Hoje, cerca de 80% do diesel consumido no país é produzido internamente, enquanto os outros 20% ainda dependem de importações. A ideia é eliminar essa dependência, ampliando a capacidade de refino nacional e fortalecendo o abastecimento interno.
Por que isso é importante?
A proposta surge em meio a um contexto internacional marcado por tensões geopolíticas que afetam diretamente o mercado de energia. Conflitos como a Guerra entre Rússia e Ucrânia e disputas envolvendo rotas estratégicas, como o Estreito de Ormuz, aumentaram a volatilidade dos preços do petróleo e evidenciaram a vulnerabilidade das cadeias globais de suprimento.
Nesse cenário, reduzir a dependência externa não é apenas uma questão econômica, mas também estratégica. Para o consumidor, isso pode significar menos impacto de crises internacionais nos preços. Para o país, representa maior autonomia energética.
O plano da Petrobras
O plano de negócios da estatal prevê a adição de cerca de 300 mil barris por dia na capacidade de produção de diesel ao longo dos próximos cinco anos. Esse crescimento deve vir principalmente da expansão e modernização das refinarias existentes, com destaque para investimentos no estado de São Paulo.
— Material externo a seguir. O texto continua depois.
This is an optimization exercise on Yosys and OpenROAD, whose aim is small area, a short achievable clock period and few clock cycles per item, not a production implementation.
In this exercise RTL edits were held to simulation tests only and were not proved equivalent to the original.
Power is estimated from default activity; no workload was simulated.

$ cat flow/config.mk
export PLATFORM = sky130hd
export DESIGN_NAME = dcache_ctrl_wb
export DESIGN_NICKNAME = dcache_ctrl_wb
export VERILOG_FILES = /design/flow/design.v
export SDC_FILE = /design/flow/constraint.sdc
export NUM_CORES = 4
export LEC_CHECK = 0
export CAP_MARGIN = 20
export CORE_MARGIN = 2
export CORE_UTILIZATION = 35
export CTS_BUF_LIST = sky130_fd_sc_hd__clkbuf_4 sky130_fd_sc_hd__clkbuf_8
export PLACE_DENSITY = 0.45
export SETUP_SLACK_MARGIN = 3
export SLEW_MARGIN = 20
export SYNTH_HIERARCHICAL = 1
$ cat flow/run.sh
#!/bin/bash
# synth_recipe.tcl (not shown) runs the flow's synth.tcl, then flattens the netlist and writes it again
# the make line also repeats each setting of config.mk as NAME=value (left out here)
make -C /OpenROAD-flow-scripts/flow DESIGN_CONFIG=/design/flow/config.mk WORK_HOME=/design/flow/orfs CLKGATE_MAP_FILE= SYNTH_SCRIPT=/design/flow/synth_recipe.tcl finish
$ cat flow/constraint.sdc
create_clock -name core_clock -period 10.0 [get_ports {i_clk}]
set_input_delay 2.0000 -clock core_clock [delete_from_list [all_inputs] [get_ports {i_clk}]]
set_output_delay 2.0000 -clock core_clock [all_outputs]
set_load 0.01 [all_outputs]
$ cat flow/design.v
module dc_ao22 (
  input  logic a1, a2, b1, b2,
  output logic y
);
  assign y = (a1 & a2) | (b1 & b2);
endmodule
module dc_aoi222 (
  input  logic a1, a2, b1, b2, c1, c2,
  output logic y
);
  assign y = ~((a1 & a2) | (b1 & b2) | (c1 & c2));
endmodule
module dc_nand2 (
  input  logic a, b,
  output logic y
);
  assign y = ~(a & b);
endmodule
module dc_nand3 (
  input  logic a, b, c,
  output logic y
);
  assign y = ~(a & b & c);
endmodule
module dc_nand4 (
  input  logic a, b, c, d,
  output logic y
);
  assign y = ~(a & b & c & d);
endmodule
module dc_nor2 (
  input  logic a, b,
  output logic y
);
  assign y = ~(a | b);
endmodule
module dc_aoi22 (
  input  logic a1, a2, b1, b2,
  output logic y
);
  assign y = ~((a1 & a2) | (b1 & b2));
endmodule
module dc_rdbit (
  input  logic [3:0] s,
  input  logic [3:0] d,
  input  logic       sm,
  input  logic       dm,
  output logic       y
);
  logic n0, n1;
  dc_aoi222 u0 (.a1(s[0]), .a2(d[0]), .b1(s[1]), .b2(d[1]), .c1(s[2]), .c2(d[2]), .y(n0));
  dc_aoi22  u1 (.a1(s[3]), .a2(d[3]), .b1(sm), .b2(dm), .y(n1));
  dc_nand2  u2 (.a(n0), .b(n1), .y(y));
endmodule
module dc_sel64 (
  input  logic [63:0] s,
  input  logic [63:0] d,
  output logic        y
);
  logic [21:0] n1;
  logic [5:0]  n2;
  logic [2:0]  n3;
  for (genvar i = 0; i < 21; i++) begin : g_l1
    dc_aoi222 u (.a1(s[3*i]), .a2(d[3*i]), .b1(s[3*i+1]), .b2(d[3*i+1]),
                 .c1(s[3*i+2]), .c2(d[3*i+2]), .y(n1[i]));
  end
  dc_nand2 u_l1 (.a(s[63]), .b(d[63]), .y(n1[21]));
  for (genvar i = 0; i < 4; i++) begin : g_l2
    dc_nand4 u (.a(n1[4*i]), .b(n1[4*i+1]), .c(n1[4*i+2]), .d(n1[4*i+3]), .y(n2[i]));
  end
  dc_nand3 u_l2a (.a(n1[16]), .b(n1[17]), .c(n1[18]), .y(n2[4]));
  dc_nand3 u_l2b (.a(n1[19]), .b(n1[20]), .c(n1[21]), .y(n2[5]));
  for (genvar i = 0; i < 3; i++) begin : g_l3
    dc_nor2 u (.a(n2[2*i]), .b(n2[2*i+1]), .y(n3[i]));
  end
  dc_nand3 u_l4 (.a(n3[0]), .b(n3[1]), .c(n3[2]), .y(y));
endmodule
Além disso, a Petrobras pretende ajustar seu portfólio de produção, reduzindo a fabricação de óleo combustível e priorizando derivados com maior valor agregado e maior demanda interna, como o diesel.
Brasil no cenário global
Mesmo com o foco no mercado interno, o Brasil já ocupa uma posição relevante no mercado internacional de petróleo, estando entre os dez maiores exportadores do mundo. Atualmente, cerca de metade do petróleo brasileiro é exportado para a Ásia, o que reforça a importância estratégica do país em momentos de instabilidade global.
O que esperar daqui para frente?
Embora a meta de autossuficiência ainda esteja em avaliação, o movimento sinaliza uma mudança importante na estratégia energética do país. Se bem-sucedido, pode trazer mais estabilidade ao mercado interno, reduzir custos logísticos e fortalecer a independência do Brasil frente às oscilações do mercado internacional.
Para o setor de transportes e logística — áreas diretamente impactadas pelo diesel — essa possível transformação pode representar um cenário mais previsível e seguro nos próximos anos.